<file path="src/rtl/pic_cmd_pkg.sv">
package pic_cmd_pkg;
  localparam int DW    = 8;
  localparam int NLINE = 8;
  localparam int LW    = $clog2(NLINE);
  localparam logic [DW-1:0] BASE_KEEP = ~(DW'(NLINE - 1));

  typedef enum logic [1:0] {
    STEP_IDLE, STEP_BASE, STEP_CASCADE, STEP_MODE
  } init_step_t;

  typedef enum logic [2:0] {
    OP_ROT_AEOI_CLR = 3'd0,
    OP_NS_EOI       = 3'd1,
    OP_NOP          = 3'd2,
    OP_SP_EOI       = 3'd3,
    OP_ROT_AEOI_SET = 3'd4,
    OP_ROT_NS_EOI   = 3'd5,
    OP_SET_PRIO     = 3'd6,
    OP_ROT_SP_EOI   = 3'd7
  } op_code_t;

  typedef struct packed {
    logic          start;
    logic          need4;
    logic          single;
    logic          ctl;
    logic          poll_set;
    logic          rsel_we;
    logic          rsel_val;
    logic          smm_we;
    logic          smm_val;
    logic          cmd;
    op_code_t      op;
    logic [LW-1:0] line;
    logic          mask_we;
    logic          cfg_we;
  } wdec_t;

  // next line after l, wrapping at NLINE
  function automatic logic [LW-1:0] line_after(input logic [LW-1:0] l);
    return l + LW'(1);
  endfunction

  // first set bit scanning upward from start with wrap; MSB = found
  function automatic logic [LW:0] first_from(input logic [NLINE-1:0] vec,
                                             input logic [LW-1:0] start);
    logic [LW:0]   r;
    logic [LW-1:0] idx;
    r = '0;
    for (int i = NLINE - 1; i >= 0; i--) begin
      idx = start + LW'(i);
      if (vec[idx]) r = {1'b1, idx};
    end
    return r;
  endfunction

  function automatic logic [DW-1:0] poll_byte(input logic hit,
                                              input logic [LW-1:0] line);
    return hit ? (DW'(8'h80) | DW'(line)) : '0;
  endfunction
endpackage

</file>
<file path="src/rtl/pic_wr_decode.sv">
module pic_wr_decode
  import pic_cmd_pkg::*;
(
  input  logic          wr_en,
  input  logic          addr,
  input  logic [DW-1:0] wdata,
  input  init_step_t    step,
  output wdec_t         dec
);
  logic a0_wr;

  always_comb begin
    a0_wr        = wr_en & ~addr;
    dec          = '0;
    dec.start    = a0_wr & wdata[4];
    dec.need4    = wdata[0];
    dec.single   = wdata[1];
    dec.ctl      = a0_wr & ~wdata[4] & wdata[3];
    dec.poll_set = dec.ctl & wdata[2];
    dec.rsel_we  = dec.ctl & wdata[1];
    dec.rsel_val = wdata[0];
    dec.smm_we   = dec.ctl & wdata[6];
    dec.smm_val  = wdata[5];
    dec.cmd      = a0_wr & ~wdata[4] & ~wdata[3];
    dec.op       = op_code_t'(wdata[7:5]);
    dec.line     = wdata[LW-1:0];
    dec.mask_we  = wr_en & addr & (step == STEP_IDLE);
    dec.cfg_we   = wr_en & addr & (step != STEP_IDLE);
  end
endmodule

</file>
<file path="src/rtl/pic_init_seq.sv">
module pic_init_seq
  import pic_cmd_pkg::*;
(
  input  logic          clk,
  input  logic          rst_n,
  input  logic          start,
  input  logic          need4_in,
  input  logic          single_in,
  input  logic          cfg_we,
  input  logic [DW-1:0] cfg_data,
  output init_step_t    step,
  output logic [DW-1:0] base,
  output logic          sfnm,
  output logic          aeoi
);
  logic need4_q, single_q;

  always_ff @(posedge clk or negedge rst_n) begin
    if (!rst_n) begin
      step     <= STEP_IDLE;
      base     <= '0;
      sfnm     <= 1'b0;
      aeoi     <= 1'b0;
      need4_q  <= 1'b0;
      single_q <= 1'b0;
    end else if (start) begin
      step     <= STEP_BASE;
      need4_q  <= need4_in;
      single_q <= single_in;
      sfnm     <= 1'b0;
      aeoi     <= 1'b0;
    end else if (cfg_we) begin
      case (step)
        STEP_BASE: begin
          base <= cfg_data & BASE_KEEP;
          if (!single_q)    step <= STEP_CASCADE;
          else if (need4_q) step <= STEP_MODE;
          else              step <= STEP_IDLE;
        end
        STEP_CASCADE: step <= need4_q ? STEP_MODE : STEP_IDLE;
        STEP_MODE: begin
          sfnm <= cfg_data[4];
          aeoi <= cfg_data[1];
          step <= STEP_IDLE;
        end
        default: step <= STEP_IDLE;
      endcase
    end
  end
endmodule

</file>
<file path="src/rtl/pic_readback.sv">
module pic_readback
  import pic_cmd_pkg::*;
(
  input  logic             clk,
  input  logic             rst_n,
  input  logic             rd_en,
  input  logic             addr,
  input  logic             poll_pend,
  input  logic             win_valid,
  input  logic [LW-1:0]    win_line,
  input  logic             read_sel,
  input  logic [NLINE-1:0] isr,
  input  logic [NLINE-1:0] req,
  input  logic [NLINE-1:0] mask,
  output logic [DW-1:0]    rd_data,
  output logic             rd_valid
);
  logic [DW-1:0] sel_byte;

  always_comb begin
    if (poll_pend)     sel_byte = poll_byte(win_valid, win_line);
    else if (addr)     sel_byte = DW'(mask);
    else if (read_sel) sel_byte = DW'(isr);
    else               sel_byte = DW'(req);
  end

  always_ff @(posedge clk or negedge rst_n) begin
    if (!rst_n) begin
      rd_data  <= '0;
      rd_valid <= 1'b0;
    end else begin
      rd_valid <= rd_en;
      if (rd_en) rd_data <= sel_byte;
    end
  end
endmodule

</file>
<file path="src/rtl/pic_cmd_if.sv">
module pic_cmd_if
  import pic_cmd_pkg::*;
(
  input  logic             clk,
  input  logic             rst_n,
  input  logic             wr_en,
  input  logic             rd_en,
  input  logic             addr,
  input  logic [DW-1:0]    wdata,
  input  logic [NLINE-1:0] req_vec,
  input  logic             win_valid,
  input  logic [LW-1:0]    win_line,
  output logic [DW-1:0]    rd_data,
  output logic             rd_valid,
  output logic [NLINE-1:0] mask_o,
  output logic [NLINE-1:0] isr_o,
  output logic [DW-1:0]    base_o,
  output logic [LW-1:0]    prio_offset_o,
  output logic             aeoi_o,
  output logic             sfnm_o,
  output logic             special_mask_o,
  output logic             ack_valid,
  output logic [LW-1:0]    ack_line
);
  wdec_t            dec;
  init_step_t       step;
  logic [NLINE-1:0] mask_q, isr_q;
  logic [LW-1:0]    off_q;
  logic             rot_aeoi_q, smm_q, rsel_q, poll_q;
  logic             ack_q;
  logic [LW-1:0]    ack_line_q;

  // named internal events
  logic             poll_ack;
  logic [LW:0]      ns_pick;
  logic             eoi_ns, eoi_sp, eoi_rot, ack_rot, prio_set;
  logic [LW-1:0]    eoi_line;
  logic [NLINE-1:0] eoi_clr, ack_set, isr_nxt;
  logic [LW-1:0]    off_nxt;

  pic_wr_decode u_dec (
    .wr_en (wr_en),
    .addr  (addr),
    .wdata (wdata),
    .step  (step),
    .dec   (dec)
  );

  pic_init_seq u_init (
    .clk       (clk),
    .rst_n     (rst_n),
    .start     (dec.start),
    .need4_in  (dec.need4),
    .single_in (dec.single),
    .cfg_we    (dec.cfg_we),
    .cfg_data  (wdata),
    .step      (step),
    .base      (base_o),
    .sfnm      (sfnm_o),
    .aeoi      (aeoi_o)
  );

  pic_readback u_rb (
    .clk       (clk),
    .rst_n     (rst_n),
    .rd_en     (rd_en),
    .addr      (addr),
    .poll_pend (poll_q),
    .win_valid (win_valid),
    .win_line  (win_line),
    .read_sel  (rsel_q),
    .isr       (isr_q),
    .req       (req_vec),
    .mask      (mask_q),
    .rd_data   (rd_data),
    .rd_valid  (rd_valid)
  );

  always_comb begin
    poll_ack = rd_en & poll_q & win_valid;
    ns_pick  = first_from(isr_q, off_q);
    eoi_ns   = dec.cmd & ((dec.op == OP_NS_EOI) | (dec.op == OP_ROT_NS_EOI)) & ns_pick[LW];
    eoi_sp   = dec.cmd & ((dec.op == OP_SP_EOI) | (dec.op == OP_ROT_SP_EOI));
    eoi_line = eoi_sp ? dec.line : ns_pick[LW-1:0];
    eoi_clr  = (eoi_ns | eoi_sp) ? (NLINE'(1) << eoi_line) : '0;
    eoi_rot  = (eoi_ns & (dec.op == OP_ROT_NS_EOI)) | (eoi_sp & (dec.op == OP_ROT_SP_EOI));
    prio_set = dec.cmd & (dec.op == OP_SET_PRIO);
    ack_set  = (poll_ack & ~aeoi_o) ? (NLINE'(1) << win_line) : '0;
    ack_rot  = poll_ack & aeoi_o & rot_aeoi_q;
    // clear from the command first, then the acknowledge's set
    isr_nxt  = (isr_q & ~eoi_clr) | ack_set;
    off_nxt  = off_q;
    if (prio_set) off_nxt = line_after(dec.line);
    if (eoi_rot)  off_nxt = line_after(eoi_line);
    if (ack_rot)  off_nxt = line_after(win_line);
  end

  always_ff @(posedge clk or negedge rst_n) begin
    if (!rst_n) begin
      mask_q     <= '0;
      isr_q      <= '0;
      off_q      <= '0;
      rot_aeoi_q <= 1'b0;
      smm_q      <= 1'b0;
      rsel_q     <= 1'b0;
      poll_q     <= 1'b0;
    end else if (dec.start) begin
      mask_q     <= '0;
      isr_q      <= '0;
      off_q      <= '0;
      rot_aeoi_q <= 1'b0;
      smm_q      <= 1'b0;
      rsel_q     <= 1'b0;
      poll_q     <= 1'b0;
    end else begin
      isr_q <= isr_nxt;
      off_q <= off_nxt;
      if (dec.mask_we) mask_q <= wdata[NLINE-1:0];
      if (dec.cmd && (dec.op == OP_ROT_AEOI_CLR || dec.op == OP_ROT_AEOI_SET))
        rot_aeoi_q <= dec.op[2];
      if (dec.rsel_we) rsel_q <= dec.rsel_val;
      if (dec.smm_we)  smm_q  <= dec.smm_val;
      if (dec.poll_set)  poll_q <= 1'b1;
      else if (rd_en)    poll_q <= 1'b0;
    end
  end

  always_ff @(posedge clk or negedge rst_n) begin
    if (!rst_n) begin
      ack_q      <= 1'b0;
      ack_line_q <= '0;
    end else begin
      ack_q <= poll_ack;
      if (poll_ack) ack_line_q <= win_line;
    end
  end

  assign mask_o         = mask_q;
  assign isr_o          = isr_q;
  assign prio_offset_o  = off_q;
  assign special_mask_o = smm_q;
  assign ack_valid      = ack_q;
  assign ack_line       = ack_line_q;
endmodule

</file>
<file path="config.mk">
export PLATFORM = sky130hd
export DESIGN_NAME = pic_cmd_if
export DESIGN_NICKNAME = d
export VERILOG_FILES = /design/src/rtl/pic_cmd_pkg.sv /design/src/rtl/pic_wr_decode.sv /design/src/rtl/pic_init_seq.sv /design/src/rtl/pic_readback.sv /design/src/rtl/pic_cmd_if.sv
export SDC_FILE = /design/constraint.sdc
export NUM_CORES = 1
export LEC_CHECK = 0
export ABC_CLOCK_PERIOD_IN_PS = 6200
export BUFFER_PORTS_ARGS = -buffer_cell sky130_fd_sc_hd__buf_2
export CORE_MARGIN = 10
export CORE_UTILIZATION = 40
export CTS_BUF_LIST = sky130_fd_sc_hd__clkbuf_8 sky130_fd_sc_hd__clkbuf_16
export DETAILED_ROUTE_END_ITERATION = 7
export GPL_TIMING_DRIVEN = 0
export PLACE_DENSITY = 0.71
export SYNTH_ARGS = -nofsm -noshare
export SYNTH_HDL_FRONTEND = slang
export SYNTH_SLANG_ARGS = --single-unit
export TNS_END_PERCENT = 50
</file>
<file path="constraint.sdc">
create_clock -name clk -period 6.2 [get_ports clk]
set_clock_uncertainty 0.1 [all_clocks]
set_input_delay 0.93 -clock clk [delete_from_list [all_inputs] [get_ports clk]]
set_output_delay 0.93 -clock clk [all_outputs]
set_load 0.01 [all_outputs]
</file>
==> results of run 1 <==
power by group:
part	switching [mW]	leakage, nW	internal (mW)
Clock	0.113	0.0485	0.0810
Combinational	0.309	1.27	0.236
Sequential	0.0500	0.607	0.376
Total	0.471	1.92	0.693
state kept, by name, summed over array words and instances, names as in the netlist, 2 cells and up:
register       count
u_init.step        2
u_init.base        5
prio_offset_o      3
isr_o              8
mask_o             8
ack_line           3
u_rb.rd_data       8
synth_stat cells, types with 3 or more instances:
cell	n	area share
nand2b_1	4	0.0070
nor2_1	38	0.040
o31ai_1	3	0.0063
nor2b_1	4	0.0070
inv_1	15	0.016
a22o_1	6	0.015
a221oi_1	4	0.0098
clkbuf_8	5	0.019
a21oi_1	30	0.042
buf_4	10	0.021
and2_1	5	0.0087
a31oi_1	6	0.010
nand3_1	15	0.021
clkbuf_1	9	0.0094
buf_6	3	0.0094
nor3_1	8	0.011
mux4_2	9	0.057
o2bb2ai_1	4	0.0098
mux4_1	4	0.029
dfrtp_1	47	0.33
mux2i_1	18	0.050
nand2_1	42	0.044
o41ai_1	4	0.0098
ha_1	7	0.024
mux2_2	7	0.022
o21ai_0	13	0.018
area by class of cell:
class / instances / area, µm²
flip-flops and latches: 47 / 1176
well taps: 108 / 135.1
inverters: 15 / 56.30
clock inverters: 3 / 22.52
plain buffers: 31 / 237.7
multi-input cells: 289 / 2117
clock buffers: 5 / 68.82
fillers: 821 / 4597
repair buffers: 62 / 310.3
kinds of logic after synthesis:
| logic type | share of synthesized area |
|---|---|
| flip-flops | 0.3286 |
| adder cells (fa/ha/maj) | 0.02447 |
| other | 0.001048 |
| XOR/XNOR | 0.01189 |
| buffers and inverters | 0.08214 |
| AND/OR/NAND/NOR | 0.1758 |
| multiplexers | 0.1688 |
| AO/OA/AOI/OAI | 0.2073 |
cell usage in the layout, fill, tap and decap left out, drive strengths merged, types with 3 or more instances in the layout:
| cell type | instances |
|---|---|
| buf | 76 |
| dfrtp | 47 |
| nand2 | 42 |
| nor2 | 38 |
| a21oi | 30 |
| clkbuf | 21 |
| mux2i | 19 |
| inv | 16 |
| nand3 | 15 |
| o21ai | 14 |
| mux4 | 13 |
| nor3 | 8 |
| mux2 | 8 |
| ha | 7 |
| a22o | 7 |
| a31oi | 6 |
| and2 | 6 |
| nor2b | 5 |
| a221oi | 4 |
| nand2b | 4 |
| o41ai | 4 |
| o2bb2ai | 4 |
| and3 | 4 |
| o31ai | 3 |
| conb | 3 |
| xor2 | 3 |
final timing paths:
| kind | start | end | cells after the start |
|---|---|---|---|
| max reg2reg | prio_offset_o[1] | prio_offset_o[2] | 16 |
| min in group asynchronous | rst_n | mask_o[5] | 1 |
| max in group asynchronous | rst_n | isr_o[0] | 1 |
| min | u_rb.rd_data[3] | u_rb.rd_data[3] | 1 |
| min reg2reg | u_rb.rd_data[3] | u_rb.rd_data[3] | 1 |
| max | prio_offset_o[1] | prio_offset_o[2] | 16 |
routing by layer:
layer | global-route usage | vias to the layer above | wire [µm]
met3 | 0.03564 | 15 | 744
met1 | 0.2027 | 1540 | 4531
li1 | - | 1548 | -
met4 | 0.04261 | 0 | 158
met2 | 0.2631 | 142 | 4940
met5 | 0 | - | 0
critical path: stages (launching register included):
cell and delay, ps:
dfrtp_1 390, buf_2 230, clkbuf_8 210, inv_1 130, ha_1 420, buf_6 190
mux2i_1 260, mux2i_1 110, o221ai_1 430, o21ai_0 140, nor4bb_1 460, a2111o_1 270
nor2_1 70, o21ai_0 210, ha_1 190, xor2_1 80, o31ai_1 230
stage by stage:
step           power [mW]    util
6_report            1.164  0.4729
5_1_grt             1.244  0.4729
4_1_cts             1.168  0.4729
3_5_place_dp       0.9713  0.4624
3_3_place_gp       0.9553  0.4624
2_1_floorplan      0.7995       -
==> qor.txt, run 1 <==
Die Height: 114.6 µm
wire per inst: 18.53 µm
Worst VDD drop: 0.1598 mV
FMAX: 239.1 MHz
final slew viol count: 0
worst skew pair latency: 310 ps
total negative slack: 0 ps
Power Dens Cells: 282.3 mW/mm²
critical path required time: 6330 ps
via count: 3,245
RSZ-0062 raised after global routing: false
max-cap viol count: 0
design area: 0.004124 mm²
Final min period: 4182 ps
period utilization: 0.6745
TritonCTS clock tree: built
share of post-route cells with drive strength above 1: 0.2788
CTS Buf Count: 5
H-tree depth: 2
vias in the first global route: 3,307
input/output buffers: 62
Resized Gates After CTS: 0
I/O pin total: 68
reg2reg setup slack: 2020 ps
Startpoint Class: flip-flop
Max-slew headroom: 0.3158
final hold vios: 0
Final Worst Setup Slack: 2018 ps
DIE AREA: 0.01313 mm²
Tightest Pin Transition: 1026 ps
Placeable Area: 0.008721 mm²
CP Max Fanout: 10
number of synthesized flops with an enable pin: 0
synthesized area: 0.003580 mm²
Yosys cell types: 74
largest net degree at the start of global routing: 48
final std cells w/o fill: 560
final wirelength: 10,380 µm
endpoints failing setup: 0
chip width: 114.6 µm
dpl hpwl: 7872 µm
initial antenna violation count: 0
antenna-violating nets left: 0
Post-CTS Setup Bufs: 0
CTS Hold Bufs: 0
outcome: completed
DP Worst Slack: 2124 ps
HP Class: flip-flop to flip-flop
DP Area: 0.004033 mm²
DRT Pass-1 Iters: 6
dpl cells: 552
Via density: 5.795
CP Capture Type: flip-flop
prevailing post-synth register cell: dfrtp_1
Initial Utilization: 0.4105
Syn Inst Count: 380
CP arrival: 4310 ps
clock transition at the registers of the reported paths: 100 ps
Clock Tree Root: clkbuf_8
kind of critical path: flip-flop to flip-flop
grt ovf: 0
Synth warnings: 0
Async SR Flop Fraction: 1.000
sequential area share after synthesis: 0.3286
LEAKAGE: 1.924 nW
WHS: 395.7 ps
GPL Wtd Cong: 0.9331
clk buf depth: 2
Antenna Cells: 0
first-pass GRT wire length: 17,190 µm
# rows: 34
Layout area overhead: 15.20%
All-Layer GR Usage: 0.1589
Post-layout nets: 483
DR iter-0 viols: 209
flops & latches, synth: 47
Avg Inst Size Synth: 9.420 µm²
# DRC: 0
clk sink count: 47
Power figures use the tool's default switching activity.
==> run 2, diff against run 1 <==
- ABC_CLOCK_PERIOD_IN_PS: 6200 -> 4200
- clock period: 6.2 -> 4.2 ns (I/O delays scaled with it)
==> run 2 against run 1 <==
Clock-buffer cell count did not move. Routed wire length about the same. Clock power increased by 47%. First-iteration DRC count grew 3.8%. Combinational power grew 55%. Critical path type unchanged. Largest cell class unchanged. Largest power group unchanged.
==> qor.txt, run 2 (same netlist as run 1, synthesis figures left out) <==
final wirelength: 10,380 µm (about the same)
Final min period: 4022 ps (-159.7 ps)
# DRC: 0 (unchanged)
final hold vios: 0 (unchanged)
max-cap viol count: 0 (unchanged)
endpoints failing setup: 0 (unchanged)
All-Layer GR Usage: 0.1589 (unchanged)
total negative slack: 0 ps (unchanged)
antenna-violating nets left: 0 (unchanged)
clk sink count: 47 (unchanged)
worst skew pair latency: 310 ps (about the same)
DRT Pass-1 Iters: 6 (unchanged)
CP peak stage delay: 520 ps (+60 ps)
TritonCTS clock tree: built
clk buf depth: 2 (unchanged)
commonest non-fill, non-tap cell in the layout: buf_2
wire per inst: 18.43 µm (-0.52%)
CP Max Fanout: 10 (unchanged)
Power Dens Cells: 421.7 mW/mm² (+49%)
Layout area overhead: 16.60%
LEAKAGE: 1.941 nW (+0.86%)
vias in the first global route: 3,307 (unchanged)
via count: 3,271 (+0.80%)
CTS Hold Bufs: 0 (unchanged)
Tightest Pin Transition: 1032 ps (+5.335 ps)
Placeable Area: 0.008721 mm² (unchanged)
DR iter-0 viols: 217 (+3.8%)
dpl hpwl: 7872 µm (unchanged)
outcome: completed
I/O pin total: 68 (unchanged)
grt ovf: 0 (unchanged)
clock transition at the registers of the reported paths: 100 ps (about the same)
reg2reg setup slack: 180 ps (-1840 ps)
crit path cell chain: clkbuf_4, clkbuf_8, inv_1, ha_4, mux2i_1, or3b_2, o211ai_4, o2111ai_1, nor4bb_2, a2111o_1, nor2_1, o21ai_0, ha_1, xor2_1, o31ai_1
FMAX: 248.6 MHz (+4.0%)
kind of critical path: flip-flop to flip-flop
Via density: 5.810 (+0.26%)
Startpoint Class: flip-flop
CTS Buf Count: 5 (unchanged)
first-pass GRT wire length: 17,190 µm (unchanged)
# rows: 34 (unchanged)
Initial Utilization: 0.4105 (unchanged)
final core utilization: 0.4786 (+0.005739)
WHS: 358.6 ps (-37.13 ps)
initial antenna violation count: 0 (unchanged)
DIE AREA: 0.01313 mm² (unchanged)
Critical Path Slowest Stage Cell: or3b_2
final slew viol count: 0 (unchanged)
RSZ-0062 raised after global routing: false
Clock Tree Root: clkbuf_8
chip width: 114.6 µm (unchanged)
Worst VDD drop: 0.2361 mV (+48%)
input/output buffers: 62 (unchanged)
DP Area: 0.004033 mm² (unchanged)
period utilization: 0.9577 (+0.2832)
Max-slew headroom: 0.3123 (-0.003557)
largest net degree at the start of global routing: 48 (unchanged)
share of post-route cells with drive strength above 1: 0.2901 (+0.01135)
CP arrival: 4150 ps (-160 ps)
CP Capture Type: flip-flop
Post-layout nets: 486 (+0.62%)
design area: 0.004174 mm² (+1.2%)
H-tree depth: 2 (unchanged)
GPL Wtd Cong: 0.9331 (unchanged)
Antenna Cells: 0 (unchanged)
HP Class: input pin to flip-flop
critical path required time: 4330 ps (-2000 ps)
commonest cells after routing, fill and taps aside: 62 x buf_2, 47 x dfrtp_1, 42 x nand2_1
Die Height: 114.6 µm (unchanged)
==> run 2: worst paths after layout <==
check	start	endpoint	cells past startpoint
min in group asynchronous	rst_n	mask_o[5]	1
max	prio_offset_o[1]	prio_offset_o[2]	15
min	rd_en	u_rb.rd_valid	1
max reg2reg	prio_offset_o[1]	prio_offset_o[2]	15
max in group asynchronous	rst_n	isr_o[0]	1
min reg2reg	u_rb.rd_data[3]	u_rb.rd_data[3]	1
==> run 2: worst max-delay path, delay by kind of cell (launching register included) <==
kind	cells	cell delay, ps
mux	1	220
buf+inv	3	550
simple gates	3	870
compound gates	5	1090
fa+ha+maj	2	540
flops	1	400
xor+xnor	1	170
==> run 2: area by class of cell <==
cell class | count | area [µm²]
tap | 108 | 135.1
inverter | 15 | 56.30
timing repair buffer | 65 | 332.8
clock buffer | 5 | 68.82
fill | 819 | 4547
multi-input combinational | 289 | 2142
buffer | 31 | 240.2
sequential | 47 | 1176
clock inverter | 3 | 22.52
==> run 2: stage by stage <==
stage | worst slack [ps] | std cells | power, mW
after floorplan | 506.6 | 382 | 1.180
after global placement | 147.6 | 552 | 1.410
after detailed placement | 123.6 | 552 | 1.434
after CTS | 93.37 | 560 | 1.725
after global routing | 12.60 | 563 | 1.874
final | 177.7 | 563 | 1.760
==> run 2: power by group <==
part | total, mW | internal (mW) | switching [mW]
registers | 0.629 | 0.555 | 0.0749
clock network | 0.286 | 0.119 | 0.166
logic | 0.845 | 0.378 | 0.467
==> run 2: what timing repair did <==
action,4_1_cts,5_1_grt
buffers inserted,0,3
resized for setup,0,5
setup endpoints to repair,0,4
==> run 2: layer usage <==
layer / vias up / share of wire / track usage
li1: 1558 / - / -
met5: - / 0 / 0
met2: 139 / 0.47 / 0.2631
met4: 0 / 0.017 / 0.04261
met3: 13 / 0.071 / 0.03564
met1: 1561 / 0.44 / 0.2027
-------------------------
Problem: Extract, exactly, the lines above that begin at the line containing "buffer | 31 | 240.2" and end at the final line of the records; add no other text.

Answer below:
buffer | 31 | 240.2
sequential | 47 | 1176
clock inverter | 3 | 22.52
==> run 2: stage by stage <==
stage | worst slack [ps] | std cells | power, mW
after floorplan | 506.6 | 382 | 1.180
after global placement | 147.6 | 552 | 1.410
after detailed placement | 123.6 | 552 | 1.434
after CTS | 93.37 | 560 | 1.725
after global routing | 12.60 | 563 | 1.874
final | 177.7 | 563 | 1.760
==> run 2: power by group <==
part | total, mW | internal (mW) | switching [mW]
registers | 0.629 | 0.555 | 0.0749
clock network | 0.286 | 0.119 | 0.166
logic | 0.845 | 0.378 | 0.467
==> run 2: what timing repair did <==
action,4_1_cts,5_1_grt
buffers inserted,0,3
resized for setup,0,5
setup endpoints to repair,0,4
==> run 2: layer usage <==
layer / vias up / share of wire / track usage
li1: 1558 / - / -
met5: - / 0 / 0
met2: 139 / 0.47 / 0.2631
met4: 0 / 0.017 / 0.04261
met3: 13 / 0.071 / 0.03564
met1: 1561 / 0.44 / 0.2027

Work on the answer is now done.